*PROBLEM TO SOLVE*. Report each line of the data that includes the word "class".

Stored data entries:
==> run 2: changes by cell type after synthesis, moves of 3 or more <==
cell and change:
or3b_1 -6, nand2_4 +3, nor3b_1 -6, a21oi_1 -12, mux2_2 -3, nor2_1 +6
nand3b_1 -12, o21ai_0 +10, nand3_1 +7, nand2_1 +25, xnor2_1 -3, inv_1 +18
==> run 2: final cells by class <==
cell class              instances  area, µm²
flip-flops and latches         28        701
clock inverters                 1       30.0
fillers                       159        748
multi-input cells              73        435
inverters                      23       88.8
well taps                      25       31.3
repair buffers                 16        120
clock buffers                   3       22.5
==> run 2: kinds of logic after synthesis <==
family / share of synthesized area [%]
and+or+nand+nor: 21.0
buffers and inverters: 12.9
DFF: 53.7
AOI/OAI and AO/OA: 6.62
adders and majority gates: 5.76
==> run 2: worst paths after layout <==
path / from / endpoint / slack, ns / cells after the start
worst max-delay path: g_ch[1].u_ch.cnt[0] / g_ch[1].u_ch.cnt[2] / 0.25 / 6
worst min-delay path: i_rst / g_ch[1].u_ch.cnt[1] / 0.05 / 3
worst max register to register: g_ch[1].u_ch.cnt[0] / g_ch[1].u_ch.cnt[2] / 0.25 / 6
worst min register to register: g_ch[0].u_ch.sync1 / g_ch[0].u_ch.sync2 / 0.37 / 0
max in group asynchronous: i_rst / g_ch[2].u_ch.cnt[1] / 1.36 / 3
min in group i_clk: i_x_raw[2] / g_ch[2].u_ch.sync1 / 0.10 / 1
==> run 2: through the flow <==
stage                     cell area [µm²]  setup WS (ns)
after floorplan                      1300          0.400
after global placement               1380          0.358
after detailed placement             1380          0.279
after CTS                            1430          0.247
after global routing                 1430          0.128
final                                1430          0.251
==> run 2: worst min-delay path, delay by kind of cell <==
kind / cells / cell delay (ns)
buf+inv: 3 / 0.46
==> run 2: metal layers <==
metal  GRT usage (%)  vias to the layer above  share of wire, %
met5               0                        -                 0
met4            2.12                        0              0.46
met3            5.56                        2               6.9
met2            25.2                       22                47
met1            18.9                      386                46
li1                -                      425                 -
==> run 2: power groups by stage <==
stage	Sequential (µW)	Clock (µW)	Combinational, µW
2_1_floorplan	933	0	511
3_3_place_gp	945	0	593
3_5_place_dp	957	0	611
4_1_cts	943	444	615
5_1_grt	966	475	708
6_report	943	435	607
<file path="config.mk">
export PLATFORM = sky130hd
export DESIGN_NAME = fifo_rd_downsizer
export DESIGN_NICKNAME = d
export VERILOG_FILES = /design/src/rtl/fifo_rd_downsizer.sv
export SDC_FILE = /design/constraint.sdc
export NUM_CORES = 1
export LEC_CHECK = 0
export ABC_AREA = 1
export BUFFER_PORTS_ARGS = -buffer_cell sky130_fd_sc_hd__buf_4
export CORE_UTILIZATION = 30
export DETAILED_ROUTE_END_ITERATION = 12
export RECOVER_POWER = 25
export SKIP_CTS_REPAIR_TIMING = 1
export SYNTH_ARGS = -nofsm -noshare
export SYNTH_HDL_FRONTEND = slang
export SYNTH_SLANG_ARGS = --single-unit
</file>
<file path="constraint.sdc">
create_clock -name clk -period 2.2 [get_ports clk]
set_clock_uncertainty 0.15 [all_clocks]
set_input_delay 0.44 -clock clk [delete_from_list [all_inputs] [get_ports clk]]
set_output_delay 0.44 -clock clk [all_outputs]
set_load 0.005 [all_outputs]
</file>
===== config.mk =====
export PLATFORM = sky130hd
export DESIGN_NAME = lattice_validator_multi_flat
export DESIGN_NICKNAME = d
export VERILOG_FILES = /design/src/rtl/lattice_validator_multi_pkg.sv /design/src/rtl/lattice_validator_multi_if.sv /design/src/rtl/lattice_validator_multi_lzc256.sv /design/src/rtl/lattice_validator_multi.sv /design/src/flat_wrapper.sv
export SDC_FILE = /design/constraint.sdc
export NUM_CORES = 2
export LEC_CHECK = 0
export BUFFER_PORTS_ARGS = -buffer_cell sky130_fd_sc_hd__buf_2
export CAP_MARGIN = 20
export CELL_PAD_IN_SITES_DETAIL_PLACEMENT = 1
export CELL_PAD_IN_SITES_GLOBAL_PLACEMENT = 1
export CORE_MARGIN = 3
export CORE_UTILIZATION = 30
export CTS_CLUSTER_SIZE = 25
export DETAILED_ROUTE_END_ITERATION = 8
export PLACE_DENSITY_LB_ADDON = 0.1
export RECOVER_POWER = 50
export SLEW_MARGIN = 0
export SYNTH_ARGS = -nofsm -noshare
export SYNTH_HDL_FRONTEND = slang
export SYNTH_SLANG_ARGS = --single-unit

===== constraint.sdc =====
create_clock -name clk -period 14.36 [get_ports clk]
set_clock_uncertainty 0.2 [all_clocks]
set_input_delay 2.872 -clock clk [delete_from_list [all_inputs] [get_ports clk]]
set_output_delay 2.872 -clock clk [all_outputs]
set_load 0.005 [all_outputs]

===== src/rtl/lattice_validator_multi_pkg.sv =====
// lattice_pkg: shared widths, lane hash type and leading-zero count helpers.
package lattice_pkg;
  localparam int HASH_W = 256;
  localparam int DIFF_W = 32;
  localparam int DROP_W = 16;
  localparam int CNT_W = 9;
  localparam int CHUNKS = HASH_W / 16;
  typedef logic [HASH_W-1:0] lane_hash_t;
  typedef logic [CHUNKS-1:0][4:0] chunk_cnt_t;
  function automatic logic [4:0] lzc16(input logic [15:0] x);
    logic [4:0] n;
    logic done;
    n = '0;
    done = 1'b0;
    for (int i = 15; i >= 0; i--) begin
      done = done | x[i];
      n = n + {4'd0, ~done};
    end
    return n;
  endfunction
  // Chunk CHUNKS-1 holds the hash MSBs; counting stops at the first chunk that is not all zero.
  function automatic logic [CNT_W-1:0] lzc_merge(input chunk_cnt_t c);
    logic [CNT_W-1:0] n;
    logic done;
    n = '0;
    done = 1'b0;
    for (int i = CHUNKS - 1; i >= 0; i--) begin
      if (!done) n = n + CNT_W'(c[i]);
      done = done | (c[i] != 5'd16);
    end
    return n;
  endfunction
endpackage


===== src/rtl/lattice_validator_multi_if.sv =====
// lattice_validator_multi_if: beat input, compare result and result-register handshake bundle.
interface lattice_validator_multi_if #(
  parameter int LANES = 4,
  parameter int COUNTBITS = 6
);
  import lattice_pkg::*;
  logic                    valid_i;
  logic                    newblock_i;
  logic [LANES*HASH_W-1:0] hash_i;
  logic [DIFF_W-1:0]       difficulty_i;
  logic                    valid_o;
  logic                    newblock_o;
  logic                    success_o;
  logic [COUNTBITS-1:0]    nonce_prefix_o;
  logic                    res_valid_o;
  logic [COUNTBITS-1:0]    res_prefix_o;
  logic                    res_ready_i;
  logic                    block_found_o;
  logic [DROP_W-1:0]       drop_count_o;
  modport slave (
    input  valid_i, newblock_i, hash_i, difficulty_i, res_ready_i,
    output valid_o, newblock_o, success_o, nonce_prefix_o,
    output res_valid_o, res_prefix_o, block_found_o, drop_count_o
  );
  modport master (
    output valid_i, newblock_i, hash_i, difficulty_i, res_ready_i,
    input  valid_o, newblock_o, success_o, nonce_prefix_o,
    input  res_valid_o, res_prefix_o, block_found_o, drop_count_o
  );
endinterface
### src/rtl/if_fetch_stage.sv
// if_fetch_stage: PC generation, 1-cycle synchronous imem fetch, 2-entry output queue with flushing redirect.
module if_fetch_stage #(
  parameter int ADDR_W = 32,
  parameter int DATA_W = 32,
  parameter logic [ADDR_W-1:0] RESET_PC = '0,
  parameter int PC_STEP = 4
) (
  input  logic              clk,
  input  logic              rst_n,
  output logic              imem_req,
  output logic [ADDR_W-1:0] imem_addr,
  input  logic [DATA_W-1:0] imem_rdata,
  input  logic              redirect_valid,
  input  logic [ADDR_W-1:0] redirect_pc,
  output logic              out_valid,
  input  logic              out_ready,
  output logic [DATA_W-1:0] out_inst,
  output logic [ADDR_W-1:0] out_pc
);
  typedef enum logic {IDLE, RUN} state_t;
  state_t r_state, w_next_state;
  logic [ADDR_W-1:0] r_fetch_pc, r_req_pc;
  logic [1:0] r_count;
  logic r_inflight, r_kill;
  logic [DATA_W-1:0] r_q_inst [2];
  logic [ADDR_W-1:0] r_q_pc [2];
  logic w_pop, w_push, w_room, w_wr_idx;
  logic [2:0] w_occ;
  always_ff @(posedge clk or negedge rst_n)
    if (!rst_n) r_state <= IDLE;
    else r_state <= w_next_state;
  always_comb w_next_state = RUN;
  assign out_valid = r_count != 2'd0;
  assign out_inst  = r_q_inst[0];
  assign out_pc    = r_q_pc[0];
  assign w_pop     = out_valid & out_ready;
  // credit check: queued + in-flight after this cycle's pop must leave room for one more
  assign w_occ     = {1'b0, r_count} + {2'b0, r_inflight} - {2'b0, w_pop};
  assign w_room    = w_occ < 3'd2;
  assign w_push    = r_inflight & !r_kill;
  assign w_wr_idx  = r_count[0] ^ w_pop;
  always_comb begin
    imem_req  = (r_state == RUN) & !redirect_valid & w_room;
    imem_addr = r_fetch_pc;
  end
  always_ff @(posedge clk or negedge rst_n)
    if (!rst_n) begin
      r_fetch_pc <= RESET_PC;
      r_req_pc   <= '0;
      r_count    <= 2'd0;
      r_inflight <= 1'b0;
      r_kill     <= 1'b0;
      r_q_inst   <= '{default: '0};
      r_q_pc     <= '{default: '0};
    end else begin
      r_inflight <= imem_req;
      r_kill     <= redirect_valid & r_inflight;
      if (imem_req) r_req_pc <= r_fetch_pc;
      if (redirect_valid) begin
        r_count    <= 2'd0;
        r_fetch_pc <= redirect_pc & ~ADDR_W'(3);
      end else begin
        if (imem_req) r_fetch_pc <= r_fetch_pc + ADDR_W'(PC_STEP);
        r_count <= r_count - {1'b0, w_pop} + {1'b0, w_push};
        if (w_pop) begin
          r_q_inst[0] <= r_q_inst[1];
          r_q_pc[0]   <= r_q_pc[1];
        end
        // later write wins over the shift when push lands on the head slot
        if (w_push) begin
          r_q_inst[w_wr_idx] <= imem_rdata;
          r_q_pc[w_wr_idx]   <= r_req_pc;
        end
      end
    end
endmodule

*RESPONSE TO THIS EXERCISE*.
==> run 2: final cells by class <==
cell class              instances  area, µm²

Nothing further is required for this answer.